Y, sin embargo, todas estas conductas deberían preocuparnos. En realidad, lo que nos escandaliza, justificadamente, como corrupción no es sino el extremo de un continuo de degradación de la calidad del gobierno que empieza mucho antes. Personalmente, estoy convencido de que la gran mayoría de los casos de corrupción no son imputables a individuos que hayan llegado a la política o al servicio público con un propósito previo y deliberado de enriquecerse. Se trata más bien de personas cuyos procesos de socialización, tras acceder al interior del ecosistema institucional político-administrativo y familiarizarse con sus rutinas y pautas de funcionamiento, les indujeron a creer que podían disponer como propios de recursos que son de todos, y así fueron recorriendo, paso a paso, todo ese continuo de prácticas de gravedad creciente.
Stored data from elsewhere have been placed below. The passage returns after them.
[config.mk]
export PLATFORM = sky130hd
export DESIGN_NAME = selective_repeat_arq_controller
export DESIGN_NICKNAME = d
export VERILOG_FILES = /design/src/hw/rtl/srarq_pkg.sv /design/src/hw/rtl/selective_repeat_arq_controller.sv /design/src/hw/rtl/srarq_front.sv /design/src/hw/rtl/srarq_back.sv
export SDC_FILE = /design/constraint.sdc
export NUM_CORES = 1
export LEC_CHECK = 0
export BUFFER_PORTS_ARGS = -buffer_cell sky130_fd_sc_hd__buf_4
export CAP_MARGIN = 5
export CELL_PAD_IN_SITES_DETAIL_PLACEMENT = 1
export CELL_PAD_IN_SITES_GLOBAL_PLACEMENT = 2
export CORE_MARGIN = 2
export CORE_UTILIZATION = 39
export DETAILED_ROUTE_END_ITERATION = 16
export PLACE_DENSITY = 0.83
export SLEW_MARGIN = 10
export SYNTH_ARGS = -nofsm -noshare
export SYNTH_HDL_FRONTEND = slang
export SYNTH_SLANG_ARGS = --single-unit
[constraint.sdc]
create_clock -name clk -period 3.9 [get_ports clk]
set_input_delay 0.975 -clock clk [delete_from_list [all_inputs] [get_ports clk]]
set_output_delay 0.975 -clock clk [all_outputs]
set_load 0.005 [all_outputs]
[src/hw/rtl/srarq_pkg.sv]
// ----------------------------------------------------------------------------
// srarq_pkg
// Shared types and codes for the selective-repeat ARQ controller.
// ----------------------------------------------------------------------------
package srarq_pkg;
    // largest sequence number; windows are (SEQ_MAX + 1) / 2 slots
    localparam int SEQ_MAX = 31;

    localparam logic [2:0] OP_NET   = 3'd0;
    localparam logic [2:0] OP_LINK  = 3'd1;
    localparam logic [2:0] OP_FRAME = 3'd2;
    localparam logic [2:0] OP_ATO   = 3'd3;
    localparam logic [2:0] OP_DTO   = 3'd4;

    localparam logic [2:0] ACT_STATUS = 3'd0;
    localparam logic [2:0] ACT_DATA   = 3'd1;
    localparam logic [2:0] ACT_NAK    = 3'd2;
    localparam logic [2:0] ACT_ACK    = 3'd3;
    localparam logic [2:0] ACT_DELIV  = 3'd4;
    localparam logic [2:0] ACT_STOP   = 3'd5;
    localparam logic [2:0] ACT_START  = 3'd6;

    localparam logic [1:0] KIND_DATA = 2'd0;
    localparam logic [1:0] KIND_NAK  = 2'd1;

    localparam logic [0:0] CFG_ACK  = 1'b0;
    localparam logic [0:0] CFG_DATA = 1'b1;

    typedef struct packed {
        logic [2:0] opcode;
        logic       crc_ok;
        logic [8:0] frame_len;
        logic [1:0] frm_type;
        logic [4:0] frame_seq;
        logic [4:0] frame_ack;
    } ev_t;
endpackage

[src/hw/rtl/selective_repeat_arq_controller.sv]
// ----------------------------------------------------------------------------
// selective_repeat_arq_controller
// Selective-repeat ARQ send/receive window controller.
// ----------------------------------------------------------------------------
// Usage:
//   s_axis carries one event per transfer (opcode and received-frame fields).
//   m_axis returns the actions caused by it, in order, tlast on the status
//   item that always ends an event. cfg_we/cfg_index/cfg_data set the ack and
//   data timer loads; the user must write them only while the block is idle,
//   since the block itself does not enforce this. An event passes through
//   the event queue and the event register before its items reach the
//   output register. The sequencer emits at most one item a cycle while
//   m_axis is not stalled; an accepted data frame yields at most 35 items
//   (sixteen deliveries and sixteen timer stops).
//   A two-entry event queue lets s_axis accept while the sequencer works.
//   A stalled m_axis holds the sequencer; the queue then fills and tready
//   drops. Reset clears windows, marks and flags; stored lengths are not
//   cleared and are read only after being written.
// ----------------------------------------------------------------------------
module selective_repeat_arq_controller
#(
    parameter int PACKET_BYTES = 256
)
(
    input  logic        clk,
    input  logic        rst_n,
    input  logic        cfg_we,
    input  logic        cfg_index,
    input  logic [15:0] cfg_data,
    input  logic        s_axis_tvalid,
    output logic        s_axis_tready,
    // opcode[2:0], crc_ok[3], frame_len[12:4], frame_type[14:13],
    // frame_seq[19:15], frame_ack[24:20]
    input  logic [31:0] s_axis_tdata,
    output logic        m_axis_tvalid,
    input  logic        m_axis_tready,
    // action[2:0], out_seq[7:3], out_ack[12:8], slot[16:13],
    // payload_len[25:17], timer_load[41:26], network_enable[42]
    output logic [47:0] m_axis_tdata,
    output logic        m_axis_tlast
);
    srarq_pkg::ev_t in_ev, q_ev;
    logic q_valid, q_pop;

    assign in_ev.opcode    = s_axis_tdata[2:0];
    assign in_ev.crc_ok    = s_axis_tdata[3];
    assign in_ev.frame_len = s_axis_tdata[12:4];
    assign in_ev.frm_type  = s_axis_tdata[14:13];
    assign in_ev.frame_seq = s_axis_tdata[19:15];
    assign in_ev.frame_ack = s_axis_tdata[24:20];

    srarq_front u_front (
        .clk, .rst_n, .in_valid(s_axis_tvalid), .in_ready(s_axis_tready),
        .in_ev, .q_valid, .q_pop, .q_ev
    );

    srarq_back #(.PACKET_BYTES(PACKET_BYTES)) u_back (
        .clk, .rst_n, .cfg_we, .cfg_index, .cfg_data, .q_valid, .q_pop, .q_ev,
        .o_valid(m_axis_tvalid), .o_ready(m_axis_tready), .o_data(m_axis_tdata),
        .o_last(m_axis_tlast)
    );
endmodule

[src/hw/rtl/srarq_front.sv]
// ----------------------------------------------------------------------------
// srarq_front
// Accepts events and holds them in a two-entry queue for the sequencer.
// ----------------------------------------------------------------------------
module srarq_front
(
    input  logic            clk,
    input  logic            rst_n,
    input  logic            in_valid,
    output logic            in_ready,
    input  srarq_pkg::ev_t  in_ev,
    output logic            q_valid,
    input  logic            q_pop,
    output srarq_pkg::ev_t  q_ev
);
    srarq_pkg::ev_t ent_reg [2];
    logic [1:0] cnt_reg, cnt_next;
    logic       rd_reg, wr_reg;

    assign in_ready = (cnt_reg != 2'd2);
    assign q_valid  = (cnt_reg != 2'd0);
    assign q_ev     = ent_reg[rd_reg];

    always_comb
    begin
        cnt_next = cnt_reg + {1'b0, in_valid & in_ready} - {1'b0, q_pop & q_valid};
    end

    always_ff @(posedge clk or negedge rst_n)
    begin
        if (!rst_n)
        begin
            cnt_reg <= '0;
            rd_reg  <= 1'b0;
            wr_reg  <= 1'b0;
        end
        else
        begin
            cnt_reg <= cnt_next;
            if (in_valid && in_ready)
                wr_reg <= ~wr_reg;
            if (q_pop && q_valid)
                rd_reg <= ~rd_reg;
        end
    end

    always_ff @(posedge clk)
    begin
        if (in_valid && in_ready)
            ent_reg[wr_reg] <= in_ev;
    end
endmodule

[src/hw/rtl/srarq_back.sv]
// ----------------------------------------------------------------------------
// srarq_back
// Sequencer that carries out one event, emitting at most one result item a cycle while its output is not stalled.
// ----------------------------------------------------------------------------
module srarq_back
#(
    parameter int PACKET_BYTES = 256
)
(
    input  logic            clk,
    input  logic            rst_n,
    input  logic            cfg_we,
    input  logic            cfg_index,
    input  logic [15:0]     cfg_data,
    input  logic            q_valid,
    output logic            q_pop,
    input  srarq_pkg::ev_t  q_ev,
    output logic            o_valid,
    input  logic            o_ready,
    output logic [47:0]     o_data,
    output logic            o_last
);
    localparam int SW = $clog2(srarq_pkg::SEQ_MAX + 1);
    localparam int NS = (srarq_pkg::SEQ_MAX + 1) / 2;
    localparam int LW = $clog2(NS);
    localparam int CW = $clog2(NS + 1);
    localparam logic [SW-1:0] SMAX = SW'(srarq_pkg::SEQ_MAX);
    localparam logic [8:0] PB = 9'((PACKET_BYTES > 511) ? 511 : PACKET_BYTES);

    typedef enum logic [6:0] {
        S_IDLE  = 7'b0000001,
        S_HEAD  = 7'b0000010,
        S_DELIV = 7'b0000100,
        S_START = 7'b0001000,
        S_NAKD  = 7'b0010000,
        S_STOP  = 7'b0100000,
        S_STAT  = 7'b1000000
    } st_t;

    st_t st_reg;
    srarq_pkg::ev_t ev_reg;
    logic [15:0] ato_reg, dto_reg;
    logic [SW-1:0] sle_reg, nss_reg, rex_reg, rue_reg;
    logic [CW-1:0] oc_reg;
    logic [NS-1:0] mark_reg;
    logic [8:0] len_reg [NS];
    logic nak_reg, link_reg;
    logic [CW-1:0] dcnt_reg;

    logic ov_reg;
    logic [2:0] oa_reg;
    logic [4:0] os_reg, ok_reg;
    logic [3:0] osl_reg;
    logic [8:0] opl_reg;
    logic [15:0] ot_reg;
    logic one_reg, olast_reg;

    function automatic logic [SW-1:0] nx(input logic [SW-1:0] k);
        return (k < SMAX) ? k + 1'b1 : '0;
    endfunction
    function automatic logic inw(input logic [SW-1:0] a, b, c);
        return ((a <= b) && (b < c)) || ((c < a) && (a <= b)) || ((b < c) && (c < a));
    endfunction

    logic [SW-1:0] ackf, nakseq;
    logic bad, ofree;
    logic [LW-1:0] rs, ss;
    assign ackf   = (rex_reg == '0) ? SMAX : rex_reg - 1'b1;
    assign nakseq = (ev_reg.frame_ack[SW-1:0] == SMAX) ? '0 : ev_reg.frame_ack[SW-1:0] + 1'b1;
    assign bad    = (ev_reg.frame_len < 9'd5) || !ev_reg.crc_ok;
    assign ofree  = !ov_reg || o_ready;
    assign rs     = rex_reg[LW-1:0];
    assign ss     = sle_reg[LW-1:0];

    assign q_pop   = (st_reg == S_IDLE);
    assign o_valid = ov_reg;
    assign o_last  = olast_reg;
    assign o_data  = {5'd0, one_reg, ot_reg, opl_reg, osl_reg, ok_reg, os_reg, oa_reg};

    logic stopc;
    assign stopc = inw(sle_reg, ev_reg.frame_ack[SW-1:0], nss_reg) && (oc_reg != '0);

    // the state emits an item this cycle (when the output register is free)
    logic fire;
    always_comb
    begin
        fire = 1'b0;
        case (st_reg)
            S_HEAD:
                case (ev_reg.opcode)
                    srarq_pkg::OP_NET:   fire = (oc_reg < CW'(NS));
                    srarq_pkg::OP_ATO,
                    srarq_pkg::OP_DTO:   fire = 1'b1;
                    srarq_pkg::OP_FRAME:
                        fire = bad ? nak_reg
                                   : (ev_reg.frm_type == srarq_pkg::KIND_DATA);
                    default:             fire = 1'b0;
                endcase
            S_DELIV:        fire = mark_reg[rs] && (dcnt_reg < CW'(NS));
            S_START, S_STAT: fire = 1'b1;
            S_NAKD:
                fire = (ev_reg.frm_type == srarq_pkg::KIND_NAK)
                       && inw(sle_reg, nakseq, nss_reg);
            S_STOP:         fire = stopc;
            default:        fire = 1'b0;
        endcase
    end

    task automatic emit(input logic [2:0] a, input logic [SW-1:0] s, input logic ak,
                        input logic [3:0] sl, input logic [8:0] pl, input logic [15:0] t);
        oa_reg <= a; os_reg <= 5'(s);
        ok_reg <= ak ? 5'(ackf) : 5'd0; osl_reg <= sl; opl_reg <= pl; ot_reg <= t;
        one_reg <= (a == srarq_pkg::ACT_STATUS) && (oc_reg < CW'(NS)) && link_reg;
        olast_reg <= (a == srarq_pkg::ACT_STATUS);
    endtask

    logic [8:0] pl;
    logic [LW-1:0] fs;
    always_comb
    begin
        pl = (ev_reg.frame_len > 9'd7) ? ev_reg.frame_len - 9'd7 : 9'd0;
        if (pl > PB)
            pl = PB;
        fs = ev_reg.frame_seq[LW-1:0];
    end

    always_ff @(posedge clk)
    begin
        if (st_reg == S_HEAD && ofree && ev_reg.opcode == srarq_pkg::OP_FRAME && !bad
            && ev_reg.frm_type == srarq_pkg::KIND_DATA
            && inw(rex_reg, ev_reg.frame_seq[SW-1:0], rue_reg) && !mark_reg[fs])
            len_reg[fs] <= pl;
    end

    always_ff @(posedge clk or negedge rst_n)
    begin
        if (!rst_n)
        begin
            st_reg <= S_IDLE; ato_reg <= 16'd1000; dto_reg <= 16'd3000;
            sle_reg <= '0; nss_reg <= '0; rex_reg <= '0; rue_reg <= SW'(NS);
            oc_reg <= '0; mark_reg <= '0; nak_reg <= 1'b1; link_reg <= 1'b0;
            dcnt_reg <= '0; ov_reg <= 1'b0; ev_reg <= '0;
            oa_reg <= '0; os_reg <= '0; ok_reg <= '0; osl_reg <= '0; opl_reg <= '0;
            ot_reg <= '0; one_reg <= 1'b0; olast_reg <= 1'b0;
        end
        else
        begin
            if (cfg_we)
            begin
                if (cfg_index == srarq_pkg::CFG_ACK) ato_reg <= cfg_data;
                else dto_reg <= cfg_data;
            end
            if (ofree)
                ov_reg <= fire;
            case (st_reg)
                S_IDLE:
                    if (q_valid)
                    begin
                        ev_reg <= q_ev;
                        st_reg <= S_HEAD;
                    end
                S_HEAD:
                    if (ofree)
                    begin
                        case (ev_reg.opcode)
                            srarq_pkg::OP_NET:
                            begin
                                st_reg <= S_STAT;
                                if (oc_reg < CW'(NS))
                                begin
                                    oc_reg <= oc_reg + 1'b1;
                                    link_reg <= 1'b0;
                                    emit(srarq_pkg::ACT_DATA, nss_reg, 1'b1,
                                         4'(nss_reg[LW-1:0]), 9'd0, dto_reg);
                                    nss_reg <= nx(nss_reg);
                                end
                            end
                            srarq_pkg::OP_LINK:
                            begin
                                st_reg <= S_STAT;
                                link_reg <= 1'b1;
                            end
                            srarq_pkg::OP_ATO:
                            begin
                                st_reg <= S_STAT;
                                link_reg <= 1'b0;
                                emit(srarq_pkg::ACT_ACK, '0, 1'b1, 4'd0, 9'd0, 16'd0);
                            end
                            srarq_pkg::OP_DTO:
                            begin
                                st_reg <= S_STAT;
                                link_reg <= 1'b0;
                                emit(srarq_pkg::ACT_DATA, sle_reg, 1'b1, 4'(ss), 9'd0,
                                     dto_reg);
                            end
                            srarq_pkg::OP_FRAME:
                                if (bad)
                                begin
                                    st_reg <= S_STAT;
                                    if (nak_reg)
                                    begin
                                        nak_reg <= 1'b0; link_reg <= 1'b0;
                                        emit(srarq_pkg::ACT_NAK, '0, 1'b1, 4'd0, 9'd0,
                                             16'd0);
                                    end
                                end
                                else if (ev_reg.frm_type == srarq_pkg::KIND_DATA)
                                begin
                                    if (ev_reg.frame_seq[SW-1:0] != rex_reg && nak_reg)
                                    begin
                                        nak_reg <= 1'b0; link_reg <= 1'b0;
                                        emit(srarq_pkg::ACT_NAK, '0, 1'b1, 4'd0,
                                             9'd0, 16'd0);
                                    end
                                    else
                                        emit(srarq_pkg::ACT_START, '0, 1'b0, 4'd0,
                                             9'd0, ato_reg);
                                    dcnt_reg <= '0;
                                    if (inw(rex_reg, ev_reg.frame_seq[SW-1:0], rue_reg)
                                        && !mark_reg[fs])
                                    begin
                                        mark_reg[fs] <= 1'b1;
                                        st_reg <= S_DELIV;
                                    end
                                    else
                                        st_reg <= S_NAKD;
                                end
                                else
                                    st_reg <= S_NAKD;
                            default: st_reg <= S_STAT;
                        endcase
                    end
                S_DELIV:
                    if (ofree)
                    begin
                        if (mark_reg[rs] && dcnt_reg < CW'(NS))
                        begin
                            emit(srarq_pkg::ACT_DELIV, rex_reg, 1'b0, 4'(rs),
                                 len_reg[rs], 16'd0);
                            nak_reg <= 1'b1; mark_reg[rs] <= 1'b0;
                            rex_reg <= nx(rex_reg); rue_reg <= nx(rue_reg);
                            dcnt_reg <= dcnt_reg + 1'b1;
                        end
                        else
                            st_reg <= (dcnt_reg != '0) ? S_START : S_NAKD;
                    end
                S_START:
                    if (ofree)
                    begin
                        emit(srarq_pkg::ACT_START, '0, 1'b0, 4'd0, 9'd0, ato_reg);
                        st_reg <= S_NAKD;
                    end
                S_NAKD:
                    if (ofree)
                    begin
                        if (ev_reg.frm_type == srarq_pkg::KIND_NAK
                            && inw(sle_reg, nakseq, nss_reg))
                        begin
                            link_reg <= 1'b0;
                            emit(srarq_pkg::ACT_DATA, nakseq, 1'b1, 4'(nakseq[LW-1:0]),
                                 9'd0, dto_reg);
                        end
                        st_reg <= S_STOP;
                    end
                S_STOP:
                    if (ofree)
                    begin
                        if (stopc)
                        begin
                            oc_reg <= oc_reg - 1'b1;
                            emit(srarq_pkg::ACT_STOP, sle_reg, 1'b0, 4'(ss), 9'd0, 16'd0);
                            sle_reg <= nx(sle_reg);
                        end
                        else
                            st_reg <= S_STAT;
                    end
                S_STAT:
                    if (ofree)
                    begin
                        emit(srarq_pkg::ACT_STATUS, '0, 1'b0, 4'd0, 9'd0, 16'd0);
                        st_reg <= S_IDLE;
                    end
                default: st_reg <= S_IDLE;
            endcase
        end
    end
endmodule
Es, por consiguiente, mucho antes cuando debiéramos aprender a escandalizarnos: desde el momento mismo en que detectamos que el patrimonio de todos es capturado o malversado, aunque lo sea mediante corruptelas aparentemente menores, de esas que nos suenan tan familiares como un resfriado o un atasco de tráfico. Es hora de que los ciudadanos incrementemos nuestra vigilancia de los comportamientos de los gobernantes y funcionarios públicos. Estar vigilante –ha escrito, con acento republicano, Philip Pettit– no es, necesariamente, sentir desconfianza ante las autoridades, sino mantener una pauta exigente de expectativas respecto de ellas.

Francisco Longo, director del Instituto de Gobernanza y Dirección Pública de Esade.